▸ **Directions for this task**:
What lines in the records below include the word "states"? Return each one.

[Collected data]
### src/rvc_config.svh
// Build-time sizes shared by the RVC decode stage
`ifndef RVC_CONFIG_SVH
`define RVC_CONFIG_SVH

// ##########################################################################
// Datapath
// ##########################################################################

// Width of data, immediates and program counters
`define XLEN 64

// ##########################################################################
// Flow control
// ##########################################################################

// Fetch buffer entries, which is also the credit count fetch starts with
`define FETCH_BUF_DEPTH 4

// Credits the issue queue hands out after reset
`define ISSUE_CREDITS 4

`endif

### src/rvc_pkg.sv
// Types shared by the RVC decode stage: opcodes, FSM states, fetch packet and micro-op
`include "rvc_config.svh"

package rvc_pkg;

	// ##########################################################################
	// Enumerations
	// ##########################################################################

	// Micro-op opcodes produced by the expander
	typedef enum logic [4:0] {
		OP_ADDI,
		OP_ADDIW,
		OP_LUI,
		OP_ANDI,
		OP_SLLI,
		OP_SRLI,
		OP_SRAI,
		OP_ADD,
		OP_ADDW,
		OP_SUB,
		OP_SUBW,
		OP_XOR,
		OP_OR,
		OP_AND,
		OP_LW,
		OP_LD,
		OP_SW,
		OP_SD,
		OP_BEQ,
		OP_BNE,
		OP_JAL,
		OP_JALR,
		OP_EBREAK,
		OP_ILLEGAL
	} uop_op_t;

	// Half selection states
	typedef enum logic [1:0] {
		ST_IDLE,  // Waiting for a head packet
		ST_LOW,   // Low half of the head packet goes next
		ST_HIGH   // High half of the head packet goes next
	} half_state_t;

	// ##########################################################################
	// Records
	// ##########################################################################

	// One fetch word as delivered by fetch
	// Bit 1 of pc set means only the high half carries an instruction
	typedef struct packed {
		logic [`XLEN-1:0] pc;    // Address of the first valid halfword
		logic [31:0]      word;
	} fetch_pkt_t;

	// Decoded micro-op handed to the issue stage
	typedef struct packed {
		uop_op_t          op;
		logic [`XLEN-1:0] pc;
		logic [`XLEN-1:0] imm;
		logic [5:0]       shamt;
		logic [4:0]       rd;
		logic [4:0]       rs1;
		logic [4:0]       rs2;
	} uop_t;

endpackage

### src/rvc_expander.sv
// Combinational expansion of one RVC halfword into a decoded micro-op
`timescale 1ns/1ps
`include "rvc_config.svh"

module rvc_expander (
	input  logic [15:0]      half,
	input  logic [`XLEN-1:0] pc,
	output rvc_pkg::uop_t    uop
);
	import rvc_pkg::*;

	localparam int XL = `XLEN;

	logic [1:0]    quad;
	logic [2:0]    funct3;
	logic [4:0]    rd_full;   // Full register field in bits 11:7
	logic [4:0]    rs2_full;  // Full register field in bits 6:2
	logic [4:0]    rd_cmp;    // Compressed register in bits 4:2, maps to x8..x15
	logic [4:0]    rs1_cmp;   // Compressed register in bits 9:7
	logic [5:0]    shamt_f;
	logic [XL-1:0] imm_ci;
	logic [XL-1:0] imm_lui;
	logic [XL-1:0] imm_16sp;
	logic [XL-1:0] imm_4spn;
	logic [XL-1:0] imm_lw;
	logic [XL-1:0] imm_ld;
	logic [XL-1:0] imm_j;
	logic [XL-1:0] imm_b;
	logic [XL-1:0] imm_lwsp;
	logic [XL-1:0] imm_ldsp;
	logic [XL-1:0] imm_swsp;
	logic [XL-1:0] imm_sdsp;

	assign quad     = half[1:0];
	assign funct3   = half[15:13];
	assign rd_full  = half[11:7];
	assign rs2_full = half[6:2];
	assign rd_cmp   = {2'b01, half[4:2]};
	assign rs1_cmp  = {2'b01, half[9:7]};
	assign shamt_f  = {half[12], half[6:2]};

	// ##########################################################################
	// Immediate formats
	// ##########################################################################

	assign imm_ci   = {{(XL-6){half[12]}}, half[12], half[6:2]};
	assign imm_lui  = {{(XL-18){half[12]}}, half[12], half[6:2], 12'b0};
	assign imm_16sp = {{(XL-10){half[12]}}, half[12], half[4:3], half[5], half[2], half[6], 4'b0};
	assign imm_4spn = {{(XL-10){1'b0}}, half[10:7], half[12:11], half[5], half[6], 2'b0};
	assign imm_lw   = {{(XL-7){1'b0}}, half[5], half[12:10], half[6], 2'b0};
	assign imm_ld   = {{(XL-8){1'b0}}, half[6:5], half[12:10], 3'b0};
	assign imm_j    = {{(XL-12){half[12]}}, half[12], half[8], half[10:9], half[6], half[7],
		half[2], half[11], half[5:3], 1'b0};
	assign imm_b    = {{(XL-9){half[12]}}, half[12], half[6:5], half[2], half[11:10],
		half[4:3], 1'b0};
	assign imm_lwsp = {{(XL-8){1'b0}}, half[3:2], half[12], half[6:4], 2'b0};
	assign imm_ldsp = {{(XL-9){1'b0}}, half[4:2], half[12], half[6:5], 3'b0};
	assign imm_swsp = {{(XL-8){1'b0}}, half[8:7], half[12:9], 2'b0};
	assign imm_sdsp = {{(XL-9){1'b0}}, half[9:7], half[12:10], 3'b0};

	// ##########################################################################
	// Opcode and operand selection
	// ##########################################################################

	always_comb begin
		uop    = '0;  // Anything not matched below stays an illegal op with zero fields
		uop.op = OP_ILLEGAL;
		uop.pc = pc;
		case (quad)
			2'b00: begin
				case (funct3)
					3'b000: if (imm_4spn != '0) begin  // C.ADDI4SPN
						uop.op = OP_ADDI; uop.rd = rd_cmp; uop.rs1 = 5'd2; uop.imm = imm_4spn;
					end
					3'b010: begin
						uop.op = OP_LW; uop.rd = rd_cmp; uop.rs1 = rs1_cmp; uop.imm = imm_lw;
					end
					3'b011: begin
						uop.op = OP_LD; uop.rd = rd_cmp; uop.rs1 = rs1_cmp; uop.imm = imm_ld;
					end
					3'b110: begin
						uop.op = OP_SW; uop.rs1 = rs1_cmp; uop.rs2 = rd_cmp; uop.imm = imm_lw;
					end
					3'b111: begin
						uop.op = OP_SD; uop.rs1 = rs1_cmp; uop.rs2 = rd_cmp; uop.imm = imm_ld;
					end
					default: ;
				endcase
			end
			2'b01: begin
				case (funct3)
					3'b000: if (rd_full != '0) begin  // C.ADDI
						uop.op = OP_ADDI; uop.rd = rd_full; uop.rs1 = rd_full; uop.imm = imm_ci;
					end else if (half[12:2] == '0) begin
						uop.op = OP_ADDI;  // C.NOP is addi x0, x0, 0
					end
					3'b001: if (rd_full != '0) begin
						uop.op = OP_ADDIW; uop.rd = rd_full; uop.rs1 = rd_full; uop.imm = imm_ci;
					end
					3'b010: if (rd_full != '0) begin  // C.LI adds to x0
						uop.op = OP_ADDI; uop.rd = rd_full; uop.imm = imm_ci;
					end
					3'b011: if (rd_full == 5'd2) begin  // C.ADDI16SP
						uop.op = OP_ADDI; uop.rd = 5'd2; uop.rs1 = 5'd2; uop.imm = imm_16sp;
					end else if (rd_full != '0) begin
						uop.op = OP_LUI; uop.rd = rd_full; uop.imm = imm_lui;
					end
					3'b100: begin
						case (half[11:10])
							2'b00: if (shamt_f != '0) begin
								uop.op = OP_SRLI; uop.rd = rs1_cmp; uop.rs1 = rs1_cmp; uop.shamt = shamt_f;
							end
							2'b01: if (shamt_f != '0) begin
								uop.op = OP_SRAI; uop.rd = rs1_cmp; uop.rs1 = rs1_cmp; uop.shamt = shamt_f;
							end
							2'b10: begin
								uop.op = OP_ANDI; uop.rd = rs1_cmp; uop.rs1 = rs1_cmp; uop.imm = imm_ci;
							end
							default: if (!(half[12] && half[6])) begin  // Register-register group
								uop.rd  = rs1_cmp;
								uop.rs1 = rs1_cmp;
								uop.rs2 = rd_cmp;
								case ({half[12], half[6:5]})
									3'b000:  uop.op = OP_SUB;
									3'b001:  uop.op = OP_XOR;
									3'b010:  uop.op = OP_OR;
									3'b011:  uop.op = OP_AND;
									3'b100:  uop.op = OP_SUBW;
									default: uop.op = OP_ADDW;
								endcase
							end
						endcase
					end
					3'b101: begin
						uop.op = OP_JAL; uop.imm = imm_j;  // C.J links into x0
					end
					3'b110: begin
						uop.op = OP_BEQ; uop.rs1 = rs1_cmp; uop.imm = imm_b;
					end
					default: begin
						uop.op = OP_BNE; uop.rs1 = rs1_cmp; uop.imm = imm_b;
					end
				endcase
			end
			2'b10: begin
				case (funct3)
					3'b000: if (rd_full != '0 && shamt_f != '0) begin
						uop.op = OP_SLLI; uop.rd = rd_full; uop.rs1 = rd_full; uop.shamt = shamt_f;
					end
					3'b010: if (rd_full != '0) begin
						uop.op = OP_LW; uop.rd = rd_full; uop.rs1 = 5'd2; uop.imm = imm_lwsp;
					end
					3'b011: if (rd_full != '0) begin
						uop.op = OP_LD; uop.rd = rd_full; uop.rs1 = 5'd2; uop.imm = imm_ldsp;
					end
					3'b100: if (!half[12]) begin
						if (rs2_full != '0) begin  // C.MV adds to x0
							uop.op = OP_ADD; uop.rd = rd_full; uop.rs2 = rs2_full;
						end else if (rd_full != '0) begin  // C.JR
							uop.op = OP_JALR; uop.rs1 = rd_full;
						end
					end else if (rs2_full != '0) begin
						if (rd_full != '0) begin
							uop.op = OP_ADD; uop.rd = rd_full; uop.rs1 = rd_full; uop.rs2 = rs2_full;
						end
					end else if (rd_full != '0) begin  // C.JALR links into ra
						uop.op = OP_JALR; uop.rd = 5'd1; uop.rs1 = rd_full;
					end else begin
						uop.op = OP_EBREAK;
					end
					3'b110: begin
						uop.op = OP_SW; uop.rs1 = 5'd2; uop.rs2 = rs2_full; uop.imm = imm_swsp;
					end
					3'b111: begin
						uop.op = OP_SD; uop.rs1 = 5'd2; uop.rs2 = rs2_full; uop.imm = imm_sdsp;
					end
					default: ;
				endcase
			end
			default: ;  // Low bits 11 belong to 32-bit instructions
		endcase
	end

endmodule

▸ **Task response**:
// Types shared by the RVC decode stage: opcodes, FSM states, fetch packet and micro-op
	// Half selection states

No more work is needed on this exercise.